Table 2. Minidisk I/O: NVMe Scaling Results | ||||||||||||
Run name | NV020000 | NV120000 | NV220000 | NV320000 | NV420000 | NV520000 | NV620000 | NV720000 | NV820000 | NV920000 | NVA20000 | NVB20000 |
Direction | write | write | write | write | write | write | write | write | write | write | write | write |
Aliases | 0 | 1 | 2 | 3 | 4 | 5 | 6 | 7 | 8 | 9 | 10 | 11 |
Blks/sec | 240417 | 337046 | 704185 | 961712 | 859125 | 981859 | 906266 | 951017 | 965490 | 980604 | 989048 | 985269 |
CP CPU-sec per million blks | 0.18 | 1.37 | 1.49 | 1.60 | 1.78 | 1.92 | 2.18 | 2.14 | 1.93 | 1.99 | 1.94 | 1.93 |
Service time (msec) | 0.000 | 0.000 | 0.000 | 0.001 | 0.003 | 0.004 | 0.023 | 0.023 | 0.029 | 0.027 | 0.029 | 0.030 |
Run name | NV020100 | NV120100 | NV220100 | NV320100 | NV420100 | NV520100 | NV620100 | NV720100 | NV820100 | NV920100 | NVA20100 | NVB20100 |
Direction | read | read | read | read | read | read | read | read | read | read | read | read |
Aliases | 0 | 1 | 2 | 3 | 4 | 5 | 6 | 7 | 8 | 9 | 10 | 11 |
Blks/sec | 34367 | 70929 | 126555 | 156357 | 195652 | 239110 | 245133 | 233372 | 276430 | 299644 | 354203 | 413079 |
CP CPU-sec per million blks | 0.22 | 1.61 | 1.57 | 1.55 | 1.52 | 1.57 | 2.52 | 2.25 | 1.66 | 1.67 | 1.60 | 1.60 |
Service time (msec) | 0.126 | 0.119 | 0.081 | 0.095 | 0.095 | 0.090 | 0.113 | 0.119 | 0.213 | 0.218 | 0.203 | 0.189 |
Notes: 3906-M05. IBM Adapter for NVMe. Intel P4510 4 TB SSD module. Shared LPAR, four cores, all VH. 3 GB central storage. z/VM 7.1 with experimental NVMe EDEV code. Twenty CMS guests running IO3390. |
No scaling problem was found.
CP Paging I/O
A third measurement explored whether NVMe EDEVs could be used as paging storage. To evaluate this, the paging workload described above was used.
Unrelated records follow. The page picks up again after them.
--- config.mk ---
export PLATFORM = sky130hd
export DESIGN_NAME = gl_fetch_stream
export DESIGN_NICKNAME = d
export VERILOG_FILES = /design/src/rtl/gl_fetch_stream.sv
export SDC_FILE = /design/constraint.sdc
export NUM_CORES = 1
export LEC_CHECK = 0
export ABC_CLOCK_PERIOD_IN_PS = 5800
export BUFFER_PORTS_ARGS = -buffer_cell sky130_fd_sc_hd__buf_2
export CORE_MARGIN = 5
export CORE_UTILIZATION = 55
export CTS_BUF_LIST = sky130_fd_sc_hd__clkbuf_4 sky130_fd_sc_hd__clkbuf_8
export CTS_CLUSTER_DIAMETER = 100
export CTS_CLUSTER_SIZE = 12
export DETAILED_ROUTE_END_ITERATION = 12
export PLACE_DENSITY = 0.87
export SLEW_MARGIN = 20
export SYNTH_ARGS = -nofsm -noshare
export SYNTH_HDL_FRONTEND = slang
export SYNTH_SLANG_ARGS = --single-unit
--- constraint.sdc ---
create_clock -name clk -period 5.8 [get_ports clk]
set_input_delay 1.16 -clock clk [delete_from_list [all_inputs] [get_ports clk]]
set_output_delay 1.16 -clock clk [all_outputs]
set_load 0.02 [all_outputs]
--- src/rtl/gato_pkg.sv ---
// Shared encodings for the tic-tac-toe board: cell codes, game status,
// control FSM states and the 3-bit RGB palette.
package gato_pkg;

  localparam logic [1:0] CELDA_VACIA = 2'b00;
  localparam logic [1:0] CELDA_X     = 2'b01;
  localparam logic [1:0] CELDA_O     = 2'b10;

  localparam logic [1:0] EST_JUGANDO = 2'b00;
  localparam logic [1:0] EST_GANA_X  = 2'b01;
  localparam logic [1:0] EST_GANA_O  = 2'b10;
  localparam logic [1:0] EST_EMPATE  = 2'b11;

  typedef enum logic [1:0] {
    JUEGO    = 2'd0,
    VERIFICA = 2'd1,
    FIN      = 2'd2
  } estadoFsm_t;

  localparam logic [2:0] NEGRO    = 3'b000;
  localparam logic [2:0] BLANCO   = 3'b111;
  localparam logic [2:0] ROJO     = 3'b100;
  localparam logic [2:0] AZUL     = 3'b001;
  localparam logic [2:0] VERDE    = 3'b010;
  localparam logic [2:0] AMARILLO = 3'b110;

endpackage

--- src/rtl/gato_detector_linea.sv ---
// Combinational line detector: checks every row, column and both diagonals
// for the given player and reports win, full board and the winning cells.
import gato_pkg::*;

module gato_detector_linea #(
  parameter int N = 3
) (
  input  logic [N*N*2-1:0] tablero,
  input  logic [1:0]       jugador,
  output logic             gana,
  output logic             lleno,
  output logic [N*N-1:0]   mascara
);

  always_comb begin
    logic lineaOk;
    lineaOk = 1'b0;
    gana    = 1'b0;
    lleno   = 1'b1;
    mascara = '0;

    for (int i = 0; i < N*N; i++) begin
      if (tablero[2*i +: 2] == CELDA_VACIA) lleno = 1'b0;
    end

    for (int r = 0; r < N; r++) begin
      lineaOk = 1'b1;
      for (int c = 0; c < N; c++) begin
        if (tablero[2*(r*N+c) +: 2] != jugador) lineaOk = 1'b0;
      end
      if (lineaOk) begin
        gana = 1'b1;
        for (int c = 0; c < N; c++) mascara[r*N+c] = 1'b1;
      end
    end

    for (int c = 0; c < N; c++) begin
      lineaOk = 1'b1;
      for (int r = 0; r < N; r++) begin
        if (tablero[2*(r*N+c) +: 2] != jugador) lineaOk = 1'b0;
      end
      if (lineaOk) begin
        gana = 1'b1;
        for (int r = 0; r < N; r++) mascara[r*N+c] = 1'b1;
      end
    end

    lineaOk = 1'b1;
    for (int i = 0; i < N; i++) begin
      if (tablero[2*(i*N+i) +: 2] != jugador) lineaOk = 1'b0;
    end
    if (lineaOk) begin
      gana = 1'b1;
      for (int i = 0; i < N; i++) mascara[i*N+i] = 1'b1;
    end

    lineaOk = 1'b1;
    for (int i = 0; i < N; i++) begin
      if (tablero[2*(i*N+(N-1-i)) +: 2] != jugador) lineaOk = 1'b0;
    end
    if (lineaOk) begin
      gana = 1'b1;
      for (int i = 0; i < N; i++) mascara[i*N+(N-1-i)] = 1'b1;
    end
  end

endmodule
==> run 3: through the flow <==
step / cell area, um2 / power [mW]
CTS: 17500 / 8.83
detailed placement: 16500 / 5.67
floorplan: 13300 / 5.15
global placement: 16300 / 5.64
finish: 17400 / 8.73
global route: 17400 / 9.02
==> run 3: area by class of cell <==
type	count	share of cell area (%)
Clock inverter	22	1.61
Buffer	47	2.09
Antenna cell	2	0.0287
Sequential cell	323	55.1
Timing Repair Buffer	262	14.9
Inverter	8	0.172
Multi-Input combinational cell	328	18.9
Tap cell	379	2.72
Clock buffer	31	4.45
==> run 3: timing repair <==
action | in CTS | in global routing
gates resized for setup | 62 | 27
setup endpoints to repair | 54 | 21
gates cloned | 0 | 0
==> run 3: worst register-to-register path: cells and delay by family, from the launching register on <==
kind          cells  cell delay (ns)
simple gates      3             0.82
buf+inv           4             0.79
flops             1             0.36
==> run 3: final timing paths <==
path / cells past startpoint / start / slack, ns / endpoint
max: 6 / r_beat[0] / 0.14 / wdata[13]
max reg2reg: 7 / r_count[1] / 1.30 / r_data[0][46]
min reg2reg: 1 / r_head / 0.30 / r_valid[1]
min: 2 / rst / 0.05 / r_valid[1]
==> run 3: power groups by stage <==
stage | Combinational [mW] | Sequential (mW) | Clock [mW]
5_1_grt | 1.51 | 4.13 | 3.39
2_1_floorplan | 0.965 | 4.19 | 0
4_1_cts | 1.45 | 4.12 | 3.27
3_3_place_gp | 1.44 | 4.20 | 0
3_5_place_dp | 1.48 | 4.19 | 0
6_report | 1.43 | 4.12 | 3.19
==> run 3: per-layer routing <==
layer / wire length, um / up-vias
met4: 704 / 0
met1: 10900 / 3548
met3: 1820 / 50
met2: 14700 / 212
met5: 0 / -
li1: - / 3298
==> config.mk <==
export PLATFORM = sky130hd
export DESIGN_NAME = spi_master_ctrl
export DESIGN_NICKNAME = d
export VERILOG_FILES = /design/src/rtl/spi_pkg.sv /design/src/rtl/spi_clk_div.sv /design/src/rtl/spi_master_ctrl.sv
export SDC_FILE = /design/constraint.sdc
export NUM_CORES = 1
export LEC_CHECK = 0
export CORE_MARGIN = 3
export CORE_UTILIZATION = 53
export CTS_CLUSTER_SIZE = 12
export DETAILED_ROUTE_END_ITERATION = 10
export MAX_ROUTING_LAYER = met4
export PLACE_DENSITY = 0.78
export SLEW_MARGIN = 20
export SYNTH_ARGS = -nofsm -noshare
export SYNTH_HDL_FRONTEND = slang
export SYNTH_SLANG_ARGS = --single-unit
==> constraint.sdc <==
create_clock -name clk_c -period 1.95 [get_ports clk_c]
set_input_delay 0.195 -clock clk_c [delete_from_list [all_inputs] [get_ports clk_c]]
set_output_delay 0.195 -clock clk_c [all_outputs]
set_load 0.01 [all_outputs]
[config.mk]
export PLATFORM = sky130hd
export DESIGN_NAME = cpld_uart_emu
export DESIGN_NICKNAME = d
export VERILOG_FILES = /design/src/rtl/cpld_uart_emu.sv
export SDC_FILE = /design/constraint.sdc
export NUM_CORES = 1
export LEC_CHECK = 0
export CORE_UTILIZATION = 50
export CTS_CLUSTER_SIZE = 25
export DETAILED_ROUTE_END_ITERATION = 12
export GPL_ROUTABILITY_DRIVEN = 0
export MAX_ROUTING_LAYER = met4
export PLACE_DENSITY = 0.69
export SYNTH_ARGS = -nofsm -noshare
export SYNTH_HDL_FRONTEND = slang
export SYNTH_SLANG_ARGS = --single-unit
[constraint.sdc]
create_clock -name clk -period 4.7 [get_ports clk]
set_input_delay 1.41 -clock clk [delete_from_list [all_inputs] [get_ports clk]]
set_output_delay 1.41 -clock clk [all_outputs]
set_load 0.01 [all_outputs]
[src/rtl/cpld_uart_emu.sv]
// Device-side stand-in for the CPLD serial controller: host strobes on one side, 8N1 txd/rxd on the other.
// Latency: write commit to start bit 2 cycles; rxd start edge to uart_dataready 3 + CLKS_PER_BIT/2 + 9*CLKS_PER_BIT cycles.
// Backpressure: uart_tbre=0 means writes are dropped; a byte received while the holding register is full is dropped and flagged.
module cpld_uart_emu #(
  parameter int CLKS_PER_BIT = 434
) (
  input  logic       clk,
  input  logic       rst,
  input  logic       uart_rdn,
  input  logic       uart_wrn,
  input  logic [7:0] data_i,
  output logic [7:0] data_o,
  output logic       data_oe,
  output logic       uart_dataready,
  output logic       uart_tbre,
  output logic       uart_tsre,
  output logic       txd,
  input  logic       rxd,
  output logic       rx_overrun
);

  // Bit-period counter width; counters run CLKS_PER_BIT-1 down to 0.
  localparam int CW = (CLKS_PER_BIT > 2) ? $clog2(CLKS_PER_BIT) : 1;
  localparam logic [CW-1:0] BIT_LAST  = CW'(CLKS_PER_BIT - 1);
  localparam logic [CW-1:0] HALF_LAST = CW'(CLKS_PER_BIT / 2 - 1);

  typedef enum logic [1:0] {
    TX_IDLE,
    TX_START,
    TX_DATA,
    TX_STOP
  } tx_state_t;

  typedef enum logic [1:0] {
    RX_IDLE,
    RX_START,
    RX_DATA,
    RX_STOP
  } rx_state_t;

  // Host strobe tracking
  logic       rdn_q;
  logic       wrn_q;
  logic [7:0] wr_dat;
  logic       wr_commit;
  logic       rd_done;

  // Transmit side
  tx_state_t       tx_state;
  logic [CW-1:0]   tx_cnt;
  logic [2:0]      tx_idx;
  logic [7:0]      tx_buf;
  logic [7:0]      tx_shift;

  // Receive side
  logic            rxd_s1;
  logic            rxd_s2;
  rx_state_t       rx_state;
  logic [CW-1:0]   rx_cnt;
  logic [2:0]      rx_idx;
  logic [7:0]      rx_shift;
  logic [7:0]      rx_hold;

  // A strobe "completes" on its rising edge: low last cycle, high now.
  assign wr_commit = uart_wrn & ~rdn_unused_guard(wrn_q);
  assign rd_done   = uart_rdn & ~rdn_q;

  // Identity helper keeps the edge expressions symmetric and readable.
  function automatic logic rdn_unused_guard(input logic v);
    return v;
  endfunction

  // Register strobes for edge detection and capture write data while the write strobe is low.
  always_ff @(posedge clk) begin
    if (rst) begin
      rdn_q  <= 1'b1;
      wrn_q  <= 1'b1;
      wr_dat <= 8'h00;
    end else begin
      rdn_q <= uart_rdn;
      wrn_q <= uart_wrn;
      if (!uart_wrn) begin
        wr_dat <= data_i;
      end
    end
  end

  // Transmit buffer plus TX FSM; uart_tbre doubles as the "buffer empty" flag.
  always_ff @(posedge clk) begin
    if (rst) begin
      tx_state  <= TX_IDLE;
      tx_cnt    <= '0;
      tx_idx    <= '0;
      tx_buf    <= 8'h00;
      tx_shift  <= 8'h00;
      txd       <= 1'b1;
      uart_tbre <= 1'b1;
      uart_tsre <= 1'b1;
    end else begin
      // Writes land only in an empty buffer; the FSM only drains a full one,
      // so these two never touch uart_tbre in the same cycle.
      if (wr_commit && uart_tbre) begin
        tx_buf    <= wr_dat;
        uart_tbre <= 1'b0;
      end

      case (tx_state)
        TX_IDLE: begin
          if (!uart_tbre) begin
            tx_shift  <= tx_buf;
            uart_tbre <= 1'b1;
            uart_tsre <= 1'b0;
            txd       <= 1'b0;
            tx_cnt    <= BIT_LAST;
            tx_idx    <= '0;
            tx_state  <= TX_START;
          end
        end

        TX_START: begin
          if (tx_cnt == '0) begin
            txd      <= tx_shift[0];
            tx_idx   <= '0;
            tx_cnt   <= BIT_LAST;
            tx_state <= TX_DATA;
          end else begin
            tx_cnt <= tx_cnt - 1'b1;
          end
        end

        TX_DATA: begin
          if (tx_cnt == '0) begin
            tx_cnt <= BIT_LAST;
            if (tx_idx == 3'd7) begin
              txd      <= 1'b1;
              tx_state <= TX_STOP;
            end else begin
              tx_idx <= tx_idx + 3'd1;
              txd    <= tx_shift[tx_idx + 3'd1];
            end
          end else begin
            tx_cnt <= tx_cnt - 1'b1;
          end
        end

        TX_STOP: begin
          if (tx_cnt == '0) begin
            if (!uart_tbre) begin
              // Next byte already waiting: chain straight into its start bit.
              tx_shift  <= tx_buf;
              uart_tbre <= 1'b1;
              txd       <= 1'b0;
              tx_cnt    <= BIT_LAST;
              tx_idx    <= '0;
              tx_state  <= TX_START;
            end else begin
              uart_tsre <= 1'b1;
              tx_state  <= TX_IDLE;
            end
          end else begin
            tx_cnt <= tx_cnt - 1'b1;
          end
        end

        default: begin
          tx_state <= TX_IDLE;
        end
      endcase
    end
  end

  // Two-flop synchronizer for the asynchronous serial input (idles high).
  always_ff @(posedge clk) begin
    if (rst) begin
      rxd_s1 <= 1'b1;
      rxd_s2 <= 1'b1;
    end else begin
      rxd_s1 <= rxd;
      rxd_s2 <= rxd_s1;
    end
  end

  // RX FSM with mid-bit sampling, holding register, dataready and sticky overrun.
  always_ff @(posedge clk) begin
    if (rst) begin
      rx_state       <= RX_IDLE;
      rx_cnt         <= '0;
      rx_idx         <= '0;
      rx_shift       <= 8'h00;
      rx_hold        <= 8'h00;
      uart_dataready <= 1'b0;
      rx_overrun     <= 1'b0;
    end else begin
      // A completed host read empties the holding register; a byte finishing
      // in the same cycle overrides this below and keeps dataready high.
      if (rd_done) begin
        uart_dataready <= 1'b0;
      end

      case (rx_state)
        RX_IDLE: begin
          if (!rxd_s2) begin
            rx_cnt   <= HALF_LAST;
            rx_idx   <= '0;
            rx_state <= RX_START;
          end
        end

        RX_START: begin
          if (rx_cnt == '0) begin
            if (!rxd_s2) begin
              rx_cnt   <= BIT_LAST;
              rx_idx   <= '0;
              rx_state <= RX_DATA;
            end else begin
              // Line went back high by mid start bit: treat as noise.
              rx_state <= RX_IDLE;
            end
          end else begin
            rx_cnt <= rx_cnt - 1'b1;
          end
        end

        RX_DATA: begin
          if (rx_cnt == '0) begin
            rx_shift[rx_idx] <= rxd_s2;
            rx_cnt           <= BIT_LAST;
            if (rx_idx == 3'd7) begin
              rx_state <= RX_STOP;
            end else begin
              rx_idx <= rx_idx + 3'd1;
            end
          end else begin
            rx_cnt <= rx_cnt - 1'b1;
          end
        end

        RX_STOP: begin
          if (rx_cnt == '0) begin
            rx_state <= RX_IDLE;
            // A low stop bit is a framing error and the byte is simply dropped.
            if (rxd_s2) begin
              if (!uart_dataready || rd_done) begin
                rx_hold        <= rx_shift;
                uart_dataready <= 1'b1;
              end else begin
                rx_overrun <= 1'b1;
              end
            end
          end else begin
            rx_cnt <= rx_cnt - 1'b1;
          end
        end

        default: begin
          rx_state <= RX_IDLE;
        end
      endcase
    end
  end

  // Bus drive follows the read strobe one cycle later; data is zero when not driving.
  always_ff @(posedge clk) begin
    if (rst) begin
      data_oe <= 1'b0;
      data_o  <= 8'h00;
    end else begin
      data_oe <= ~uart_rdn;
      data_o  <= uart_rdn ? 8'h00 : rx_hold;
    end
  end

endmodule
## src/rtl/loader_pkg.sv

```systemverilog
// Shared types and sizing for the instruction-memory loader.
package loader_pkg;

    typedef enum logic [2:0] {
        IDLE,
        LEN0,
        LEN1,
        LOAD,
        CSUM,
        DONE,
        ERR
    } state_t;

    localparam int unsigned BYTES_PER_WORD = 4;
    localparam int unsigned LEN_WIDTH      = 16;
    localparam int unsigned CSUM_WIDTH     = 8;

endpackage

```

## src/rtl/word_assembler.sv

```systemverilog
// Packs accepted payload bytes LSB-first into words; pulses word_valid
// for one cycle after the last byte lane of a word has been accepted.
module word_assembler
    import loader_pkg::*;
#(
    parameter int unsigned DATA_WIDTH = 32
) (
    input  logic                  clk,
    input  logic                  rst,
    input  logic                  clear,
    input  logic                  byte_en,
    input  logic [7:0]            byte_data,
    output logic                  lane_last,
    output logic                  word_valid,
    output logic [DATA_WIDTH-1:0] word
);

    localparam int unsigned LANE_W = $clog2(BYTES_PER_WORD);

    logic [LANE_W-1:0]     lane;
    logic [DATA_WIDTH-9:0] sr;

    assign lane_last = (lane == LANE_W'(BYTES_PER_WORD - 1));

    always_ff @(posedge clk or negedge rst) begin
        if (!rst) begin
            lane       <= '0;
            sr         <= '0;
            word_valid <= 1'b0;
            word       <= '0;
        end else if (clear) begin
            lane       <= '0;
            sr         <= '0;
            word_valid <= 1'b0;
        end else begin
            word_valid <= byte_en && lane_last;
            if (byte_en) begin
                lane <= lane + LANE_W'(1);
                if (lane_last) begin
                    word <= {byte_data, sr};
                end else begin
                    sr <= {byte_data, sr[DATA_WIDTH-9:8]};
                end
            end
        end
    end

endmodule

```

## src/rtl/imem_loader.sv

```systemverilog
// Receives a framed program image (length, LE words, XOR checksum), writes it
// into inst_mem and holds the CPU in reset until the image is verified.
module imem_loader
    import loader_pkg::*;
#(
    parameter int unsigned DATA_WIDTH = 32,
    parameter int unsigned ADDR_WIDTH = 12,
    parameter int unsigned BASE_ADDR  = 0,
    parameter int unsigned TIMEOUT    = 1024
) (
    input  logic                  clk,
    input  logic                  rst,
    input  logic                  start,
    input  logic                  byte_valid,
    input  logic [7:0]            byte_data,
    output logic                  byte_ready,
    output logic                  wr_en,
    output logic [ADDR_WIDTH-1:0] wr_addr,
    output logic [DATA_WIDTH-1:0] wr_data,
    output logic                  cpu_rst,
    output logic                  done,
    output logic                  err,
    output logic [15:0]           word_count
);

    localparam int unsigned CAPACITY = 2 ** (ADDR_WIDTH - 2);
    localparam int unsigned TW       = $clog2(TIMEOUT + 1);

    state_t                state, state_nxt;
    logic                  accept, frame_start, pay_byte;
    logic                  lane_last, last_word, timed_out;
    logic [7:0]            len_lo;
    logic [LEN_WIDTH-1:0]  length, len_full;
    logic [CSUM_WIDTH-1:0] csum;
    logic [TW-1:0]         timer;

    assign accept      = byte_valid && byte_ready;
    assign frame_start = start && (state == IDLE || state == DONE || state == ERR);
    assign pay_byte    = accept && (state == LOAD);
    assign len_full    = {byte_data, len_lo};
    assign timed_out   = !accept && (timer == TW'(TIMEOUT - 1));
    // word_count is always caught up here: the previous word's strobe lands
    // at least three cycles before the next word's final byte can arrive.
    assign last_word   = (word_count + 16'd1) == length;

    word_assembler #(
        .DATA_WIDTH(DATA_WIDTH)
    ) u_asm (
        .clk       (clk),
        .rst       (rst),
        .clear     (frame_start),
        .byte_en   (pay_byte),
        .byte_data (byte_data),
        .lane_last (lane_last),
        .word_valid(wr_en),
        .word      (wr_data)
    );

    always_ff @(posedge clk or negedge rst) begin
        if (!rst) begin
            state <= IDLE;
        end else begin
            state <= state_nxt;
        end
    end

    always_comb begin
        state_nxt  = state;
        byte_ready = 1'b0;
        cpu_rst    = 1'b0;
        done       = 1'b0;
        err        = 1'b0;
        case (state)
            IDLE: begin
                if (start) state_nxt = LEN0;
            end
            LEN0: begin
                byte_ready = 1'b1;
                cpu_rst    = 1'b1;
                if (accept) state_nxt = LEN1;
            end
            LEN1: begin
                byte_ready = 1'b1;
                cpu_rst    = 1'b1;
                if (accept) begin
                    if (len_full == '0)                      state_nxt = CSUM;
                    else if ({16'd0, len_full} > CAPACITY)   state_nxt = ERR;
                    else                                     state_nxt = LOAD;
                end
            end
            LOAD: begin
                byte_ready = 1'b1;
                cpu_rst    = 1'b1;
                if (accept && lane_last && last_word) state_nxt = CSUM;
            end
            CSUM: begin
                byte_ready = 1'b1;
                cpu_rst    = 1'b1;
                if (accept) state_nxt = (byte_data == csum) ? DONE : ERR;
            end
            DONE: begin
                done = 1'b1;
                if (start) state_nxt = LEN0;
            end
            ERR: begin
                err     = 1'b1;
                cpu_rst = 1'b1;
                if (start) state_nxt = LEN0;
            end
            default: state_nxt = IDLE;
        endcase
        if (byte_ready && timed_out) state_nxt = ERR;
    end

    always_ff @(posedge clk or negedge rst) begin
        if (!rst) begin
            len_lo     <= '0;
            length     <= '0;
            csum       <= '0;
            timer      <= '0;
            wr_addr    <= ADDR_WIDTH'(BASE_ADDR);
            word_count <= '0;
        end else if (frame_start) begin
            csum       <= '0;
            timer      <= '0;
            wr_addr    <= ADDR_WIDTH'(BASE_ADDR);
            word_count <= '0;
        end else begin
            if (wr_en) begin
                word_count <= word_count + 16'd1;
                wr_addr    <= wr_addr + ADDR_WIDTH'(BYTES_PER_WORD);
            end
            if (accept && state == LEN0) len_lo <= byte_data;
            if (accept && state == LEN1) length <= len_full;
            if (pay_byte) csum <= csum ^ byte_data;
            if (!byte_ready || accept || timed_out) begin
                timer <= '0;
            end else begin
                timer <= timer + TW'(1);
            end
        end
    end

endmodule

```
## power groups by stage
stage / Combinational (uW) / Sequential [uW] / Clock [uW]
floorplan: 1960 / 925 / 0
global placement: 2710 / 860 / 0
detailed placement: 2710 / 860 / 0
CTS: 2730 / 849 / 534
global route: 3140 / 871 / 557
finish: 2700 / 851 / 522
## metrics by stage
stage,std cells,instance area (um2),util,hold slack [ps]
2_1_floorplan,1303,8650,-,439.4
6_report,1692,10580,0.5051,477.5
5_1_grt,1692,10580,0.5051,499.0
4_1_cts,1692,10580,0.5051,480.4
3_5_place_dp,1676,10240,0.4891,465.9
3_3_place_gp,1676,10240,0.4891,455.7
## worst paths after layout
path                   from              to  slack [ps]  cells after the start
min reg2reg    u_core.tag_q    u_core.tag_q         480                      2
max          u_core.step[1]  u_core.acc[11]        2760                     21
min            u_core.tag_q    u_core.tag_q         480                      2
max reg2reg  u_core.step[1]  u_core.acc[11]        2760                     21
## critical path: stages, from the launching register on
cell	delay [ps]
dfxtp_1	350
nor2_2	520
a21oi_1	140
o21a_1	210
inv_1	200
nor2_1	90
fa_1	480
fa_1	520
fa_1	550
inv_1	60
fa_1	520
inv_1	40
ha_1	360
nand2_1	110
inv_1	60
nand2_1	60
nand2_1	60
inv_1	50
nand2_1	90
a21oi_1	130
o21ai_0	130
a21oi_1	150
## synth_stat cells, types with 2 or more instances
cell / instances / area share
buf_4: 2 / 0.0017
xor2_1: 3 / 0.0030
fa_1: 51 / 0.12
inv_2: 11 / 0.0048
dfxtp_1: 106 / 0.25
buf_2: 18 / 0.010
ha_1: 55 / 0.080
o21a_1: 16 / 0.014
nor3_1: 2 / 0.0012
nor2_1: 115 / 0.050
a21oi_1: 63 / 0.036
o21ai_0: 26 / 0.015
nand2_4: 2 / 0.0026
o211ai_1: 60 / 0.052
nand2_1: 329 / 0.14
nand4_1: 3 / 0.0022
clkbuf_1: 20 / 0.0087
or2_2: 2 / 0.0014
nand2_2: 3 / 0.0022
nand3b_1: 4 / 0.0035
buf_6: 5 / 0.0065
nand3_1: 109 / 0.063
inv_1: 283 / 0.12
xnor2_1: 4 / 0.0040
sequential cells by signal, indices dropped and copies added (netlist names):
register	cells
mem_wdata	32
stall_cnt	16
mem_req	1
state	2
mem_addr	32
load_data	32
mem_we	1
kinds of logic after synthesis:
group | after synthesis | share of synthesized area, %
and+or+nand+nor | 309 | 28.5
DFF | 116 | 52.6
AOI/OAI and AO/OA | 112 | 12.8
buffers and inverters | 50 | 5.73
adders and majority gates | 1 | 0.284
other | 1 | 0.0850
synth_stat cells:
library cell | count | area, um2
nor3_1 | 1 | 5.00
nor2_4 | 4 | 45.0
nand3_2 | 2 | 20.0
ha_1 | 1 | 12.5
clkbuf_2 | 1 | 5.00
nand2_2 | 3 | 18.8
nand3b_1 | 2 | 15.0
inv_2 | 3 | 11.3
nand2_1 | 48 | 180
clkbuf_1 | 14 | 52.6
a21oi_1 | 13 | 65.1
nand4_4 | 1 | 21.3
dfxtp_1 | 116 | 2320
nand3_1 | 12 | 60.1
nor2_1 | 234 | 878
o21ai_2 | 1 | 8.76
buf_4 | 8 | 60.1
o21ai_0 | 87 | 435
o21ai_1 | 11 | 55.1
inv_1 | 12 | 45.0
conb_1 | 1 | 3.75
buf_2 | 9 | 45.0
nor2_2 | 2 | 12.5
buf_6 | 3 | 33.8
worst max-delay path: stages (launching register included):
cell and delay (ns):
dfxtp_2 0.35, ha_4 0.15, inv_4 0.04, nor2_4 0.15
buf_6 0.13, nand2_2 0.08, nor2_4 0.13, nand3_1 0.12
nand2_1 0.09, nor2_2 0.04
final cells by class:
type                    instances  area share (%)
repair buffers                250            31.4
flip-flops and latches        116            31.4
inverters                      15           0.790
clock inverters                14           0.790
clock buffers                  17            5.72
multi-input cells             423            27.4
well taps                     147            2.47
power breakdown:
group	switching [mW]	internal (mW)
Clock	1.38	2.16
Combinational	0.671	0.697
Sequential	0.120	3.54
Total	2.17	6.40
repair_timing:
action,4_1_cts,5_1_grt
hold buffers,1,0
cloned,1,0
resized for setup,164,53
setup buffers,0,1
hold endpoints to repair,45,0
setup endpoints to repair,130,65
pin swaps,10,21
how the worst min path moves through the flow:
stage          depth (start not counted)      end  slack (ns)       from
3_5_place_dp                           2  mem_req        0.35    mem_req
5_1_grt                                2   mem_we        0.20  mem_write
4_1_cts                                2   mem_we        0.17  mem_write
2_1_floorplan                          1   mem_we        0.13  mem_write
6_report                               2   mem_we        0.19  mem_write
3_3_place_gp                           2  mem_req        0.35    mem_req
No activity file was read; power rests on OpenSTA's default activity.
Table 3 shows the findings.
Table 3. CP Paging: NVMe Results | |
Metric | Value |
Run name | PG05903C |
Guest busy, % | 21.4 |
Chargeable CP busy, % | 18.1 |
Nonchargeable CP busy, % | 199.2 |
Total CP busy, % | 217.3 |
Page reads, /sec | 146000 |
Page writes, /sec | 157000 |
Total paging, /sec | 303000 |
CP busy % / paging rate | 7.17E-04 |
Paging SSCH rate, reads, /sec | 20878 |
Pages read per read SSCH | 7 |
Paging SSCH rate, writes, /sec | 1960 |
Pages written per write SSCH | 80 |
Total paging SSCH rate, /sec | 22838 |
CP busy % / paging SSCH rate | 9.51E-03 |
Paging volume I/O rate, /vol, /sec | 5709 |
Paging volume service time, msec | 1.28 |
Alias pool tries, /sec | 17264 |
Alias pool fails, /sec | 0 |
Aliases in use, avg | 27.2 |
Notes: 3906-M05. IBM Adapter for NVMe. Intel P4510 4 TB SSD module. Shared LPAR, four cores, all VH. 4 GB central storage. z/VM 7.3. Four NVMe base EDEVs, each with a PAGE extent of 16777211 4 KB pages (64 GB). Fifty-nine NVMe alias EDEVs attached to SYSTEM. Thirty CMS users, each 4096 MB, with VIRSTOR configured to thrash memory in the guest's upper 2 GB. CPU busy is expressed such that a value of 100% means one processor completely consumed. |
NVMe EDEVs were found to be suitable for paging.
Summary
The IBM Adapter for NVMe and an NVMe SSD module form a viable backing store for an EDEV. NVMe EDEVs can be used successfully for guest minidisks or for CP paging. CP CPU time per transfer was found to be about the same as for an FCP EDEV. With the SSD module we used, NVMe EDEVs were found to be suitable as CP paging devices.